Competition between long time excitation and fading of thermoluminescence (TL) and optically stimulated luminescence (OSL)

In the present work, we consider the filling and thermal emptying of traps and centers in a simple one-trap-onerecombination-center model in a small system such as a quartz grain in nature, when both the excitation and thermal release of electrons are very slow. Due to the nature of the very slow process, Monte Carlo simulations appear to be a very appropriate method. However, in parallel, we have applied an approximate analytical method and found practically the same results although the Monte Carlo results showed some small fluctuations due to the statistical nature of the procedure. This is in line with the experimental results which are also expected to have statistical fluctuations. The main result found is that after a long enough time, measured in hundreds or thousands years or more, the filling of the trap reaches a plateau which, depending on the parameters, may be very significantly smaller than the concentration of the trap in question. This equilibrium value is the same if we start from very low, e.g. zero concentration or very high, above the equilibrium value.
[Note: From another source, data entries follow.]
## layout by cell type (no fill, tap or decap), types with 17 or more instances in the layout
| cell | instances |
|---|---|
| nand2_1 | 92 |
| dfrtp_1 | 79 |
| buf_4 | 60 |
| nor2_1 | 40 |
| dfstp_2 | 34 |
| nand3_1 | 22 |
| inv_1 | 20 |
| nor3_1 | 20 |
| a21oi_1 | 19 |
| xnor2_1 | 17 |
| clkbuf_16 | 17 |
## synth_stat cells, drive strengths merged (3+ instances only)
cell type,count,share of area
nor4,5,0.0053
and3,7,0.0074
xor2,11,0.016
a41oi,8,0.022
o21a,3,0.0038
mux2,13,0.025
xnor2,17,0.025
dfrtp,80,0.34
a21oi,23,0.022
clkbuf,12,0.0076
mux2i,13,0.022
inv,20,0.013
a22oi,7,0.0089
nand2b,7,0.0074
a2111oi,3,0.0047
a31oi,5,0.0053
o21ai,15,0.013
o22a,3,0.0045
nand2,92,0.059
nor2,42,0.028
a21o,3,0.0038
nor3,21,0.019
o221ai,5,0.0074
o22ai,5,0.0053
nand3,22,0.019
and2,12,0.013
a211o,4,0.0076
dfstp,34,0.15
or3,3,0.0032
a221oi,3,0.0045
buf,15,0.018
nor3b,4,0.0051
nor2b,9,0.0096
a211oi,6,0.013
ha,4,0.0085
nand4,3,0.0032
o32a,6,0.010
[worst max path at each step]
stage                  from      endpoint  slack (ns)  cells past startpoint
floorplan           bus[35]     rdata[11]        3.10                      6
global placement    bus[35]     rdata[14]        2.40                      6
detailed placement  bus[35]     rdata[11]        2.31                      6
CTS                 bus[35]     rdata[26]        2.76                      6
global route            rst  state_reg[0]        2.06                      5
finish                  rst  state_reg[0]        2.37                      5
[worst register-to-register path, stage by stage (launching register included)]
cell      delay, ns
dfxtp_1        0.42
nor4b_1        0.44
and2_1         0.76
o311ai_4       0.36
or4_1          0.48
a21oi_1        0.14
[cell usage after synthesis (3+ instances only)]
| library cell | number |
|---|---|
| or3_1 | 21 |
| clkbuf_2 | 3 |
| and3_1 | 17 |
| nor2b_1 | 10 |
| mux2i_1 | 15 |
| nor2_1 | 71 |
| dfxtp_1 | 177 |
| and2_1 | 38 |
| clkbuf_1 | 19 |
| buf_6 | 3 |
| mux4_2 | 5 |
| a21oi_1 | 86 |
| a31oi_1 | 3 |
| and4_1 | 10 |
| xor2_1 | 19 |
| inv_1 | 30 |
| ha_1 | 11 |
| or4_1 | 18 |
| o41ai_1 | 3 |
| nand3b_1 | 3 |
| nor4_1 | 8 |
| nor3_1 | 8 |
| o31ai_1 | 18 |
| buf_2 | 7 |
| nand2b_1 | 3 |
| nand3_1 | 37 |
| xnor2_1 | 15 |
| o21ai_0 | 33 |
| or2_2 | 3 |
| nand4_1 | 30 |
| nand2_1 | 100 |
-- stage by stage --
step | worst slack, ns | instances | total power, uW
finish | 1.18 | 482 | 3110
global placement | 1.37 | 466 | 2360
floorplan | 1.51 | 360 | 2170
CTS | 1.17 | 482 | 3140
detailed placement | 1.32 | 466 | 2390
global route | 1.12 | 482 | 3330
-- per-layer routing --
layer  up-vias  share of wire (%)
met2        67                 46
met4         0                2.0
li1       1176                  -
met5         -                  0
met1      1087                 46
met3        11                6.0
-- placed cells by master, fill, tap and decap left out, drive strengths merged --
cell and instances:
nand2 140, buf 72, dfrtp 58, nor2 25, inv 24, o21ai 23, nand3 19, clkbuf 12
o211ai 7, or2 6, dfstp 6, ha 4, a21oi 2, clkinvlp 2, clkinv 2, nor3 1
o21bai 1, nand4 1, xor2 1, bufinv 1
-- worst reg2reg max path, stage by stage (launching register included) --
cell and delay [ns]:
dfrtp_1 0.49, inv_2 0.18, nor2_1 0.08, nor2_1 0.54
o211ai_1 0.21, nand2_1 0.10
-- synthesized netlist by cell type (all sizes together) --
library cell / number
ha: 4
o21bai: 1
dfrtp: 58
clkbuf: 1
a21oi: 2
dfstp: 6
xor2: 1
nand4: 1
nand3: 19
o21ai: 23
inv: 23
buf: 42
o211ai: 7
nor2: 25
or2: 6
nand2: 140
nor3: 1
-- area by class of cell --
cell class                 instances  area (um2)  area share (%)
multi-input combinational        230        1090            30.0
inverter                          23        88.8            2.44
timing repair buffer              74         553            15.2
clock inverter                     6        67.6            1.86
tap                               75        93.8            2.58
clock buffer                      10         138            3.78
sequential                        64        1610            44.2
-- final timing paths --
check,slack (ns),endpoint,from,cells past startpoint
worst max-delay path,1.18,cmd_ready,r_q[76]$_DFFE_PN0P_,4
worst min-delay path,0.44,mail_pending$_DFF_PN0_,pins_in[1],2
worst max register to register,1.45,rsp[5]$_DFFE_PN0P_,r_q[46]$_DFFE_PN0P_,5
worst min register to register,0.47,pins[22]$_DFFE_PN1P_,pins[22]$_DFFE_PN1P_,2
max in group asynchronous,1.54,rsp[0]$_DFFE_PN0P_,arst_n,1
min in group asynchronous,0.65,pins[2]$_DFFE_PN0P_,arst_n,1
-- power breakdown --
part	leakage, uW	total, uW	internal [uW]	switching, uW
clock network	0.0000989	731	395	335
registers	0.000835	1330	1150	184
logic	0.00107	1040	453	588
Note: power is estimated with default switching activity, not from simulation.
### config.mk
export PLATFORM = sky130hd
export DESIGN_NAME = idw_top
export DESIGN_NICKNAME = d
export VERILOG_FILES = /design/src/idw_pkg.sv /design/src/idw_sync.sv /design/src/idw_top.sv
export SDC_FILE = /design/constraint.sdc
export NUM_CORES = 1
export LEC_CHECK = 0
export BUFFER_PORTS_ARGS = -buffer_cell sky130_fd_sc_hd__clkbuf_2
export CAP_MARGIN = 20
export CORE_MARGIN = 10
export CORE_UTILIZATION = 60
export CTS_CLUSTER_SIZE = 14
export DETAILED_ROUTE_END_ITERATION = 10
export GPL_ROUTABILITY_DRIVEN = 0
export PLACE_DENSITY = 0.79
export SLEW_MARGIN = 20
export SYNTH_ARGS = -nofsm -noshare
export SYNTH_HDL_FRONTEND = slang
export SYNTH_HIERARCHICAL = 1
export SYNTH_SLANG_ARGS = --single-unit
### constraint.sdc
create_clock -name ref_clk -period 4.7 [get_ports ref_clk]
set_input_delay 0.94 -clock ref_clk [delete_from_list [all_inputs] [get_ports ref_clk]]
set_output_delay 0.94 -clock ref_clk [all_outputs]
set_load 0.02 [all_outputs]
==> src/verilog/pbo_pkg.sv <==
// constants for the port b/c/d alternate-function override block
// Notes on behaviour
// [RQ1] an asserted override enable replaces the port register value, else the register applies
// [RQ2] serial slave mode forces the select pin to input, ignoring its direction bit
// [RQ3] as slave the serial peripheral is active only while the select pin is low
// [RQ4] serial master mode leaves select pin direction to its own direction bit
// [RQ5] a serial pin forced to input keeps its pull-up under its output bit
// [RQ6] first-port bit 0 feeds its level to pin-change source 8
// [RQ7] master-in/slave-out pin input feeds the master data input
// [RQ8] master-out/slave-in pin input feeds the slave data input
// [RQ9] first-port bits 7..4 drive compare outputs when each compare output is enabled
// [RQ10] masked pin-change pins get their digital input forced on and feed pin-change inputs
// [RQ11] first-port bits 3..0 force input with pull-up from port bit gated by disable
// [RQ12] bit 3 slave out, bit 2 master out, bit 1 serial clock; bit 0 never
// [RQ13] second-port bits 7..0 are display segments 5..12
// [RQ14] display on: second port pull-up off, input direction, digital input off
// [RQ15] third-port bits 7..2 are display segments 15..20
// [RQ16] third-port bit 1 is external interrupt 0 or display segment 21
// [RQ17] third-port bit 0 is timer capture input or display segment 22
// [RQ18] global pull-up disable keeps every port pull-up off
// [RQ19] serial master mode forces the master-in/slave-out pin to input
// [RQ20] serial slave mode forces the master-out/slave-in pin to input
// [RQ21] serial slave mode forces the serial clock pin to input
package pbo_pkg;
  localparam int PORT_W = 8;
  localparam logic [7:0] PORT_RST = 8'h00;
  localparam logic [17:0] SEG_RST = 18'h00000;
  // first-port pin positions
  localparam int SEL_BIT = 0;
  localparam int SCK_BIT = 1;
  localparam int MOSI_BIT = 2;
  localparam int MISO_BIT = 3;
  localparam int CMP_T0A_BIT = 4;
  localparam int CMP_T1A_BIT = 5;
  localparam int CMP_T1B_BIT = 6;
  localparam int CMP_T2A_BIT = 7;
  // pin-change source number of first-port bit 0
  localparam int PCINT_BASE = 8;
  // segment numbering
  localparam int SEG_LO = 5;
  localparam int SEG_HI = 22;
  localparam int SEG_C_LAST = 12;
  localparam int SEG_D_LAST = 22;
  localparam int EXT_IRQ_BIT = 1;
  localparam int CAPTURE_BIT = 0;
endpackage : pbo_pkg

==> src/verilog/pbo_ovr_if.sv <==
// override signal bundle for one port, driven by the top and read by the port mux
`timescale 1ns/1ps
interface pbo_ovr_if #(parameter int W = 8);
  logic [W-1:0] pullup_override_en;
  logic [W-1:0] pullup_override_val;
  logic [W-1:0] dir_override_en;
  logic [W-1:0] dir_override_val;
  logic [W-1:0] outval_override_en;
  logic [W-1:0] outval_override_val;
  logic [W-1:0] input_en_override_en;
  logic [W-1:0] input_en_override_val;
  modport src (
    output pullup_override_en, pullup_override_val, dir_override_en, dir_override_val,
    output outval_override_en, outval_override_val, input_en_override_en,
    output input_en_override_val
  );
  modport mux (
    input pullup_override_en, pullup_override_val, dir_override_en, dir_override_val,
    input outval_override_en, outval_override_val, input_en_override_en,
    input input_en_override_val
  );
endinterface : pbo_ovr_if

==> src/verilog/pbo_rst_sync.sv <==
// reset release synchroniser: asserts at once, releases after two clock edges
`timescale 1ns/1ps
module pbo_rst_sync (
  // clock and raw reset
  input wire logic clk,
  input wire logic nrst,
  // synchronised reset
  output logic rst_n
);
  logic meta_r;
  always_ff @(posedge clk or negedge nrst) begin
    if (!nrst) begin
      meta_r <= 1'b0;
      rst_n <= 1'b0;
    end else begin
      meta_r <= 1'b1;
      rst_n <= meta_r;
    end
  end
endmodule : pbo_rst_sync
This plateau level depends strongly on the relevant parameters. However, comparing simulations with activation energies of 1.2 eV and 1.3 eV shows strong dependence of the plateau level on the energy. Similarly, we can expect strong dependence on the temperature at which the sample is held. The results reached here and shown in Figs. 1-4 are based on the simplest OTOR model, but similar results of approaching a plateau level which are not due to the saturation of traps may occur in more complex systems as is demonstrated by simulations based on the Bailey model for quartz which includes several traps and centers.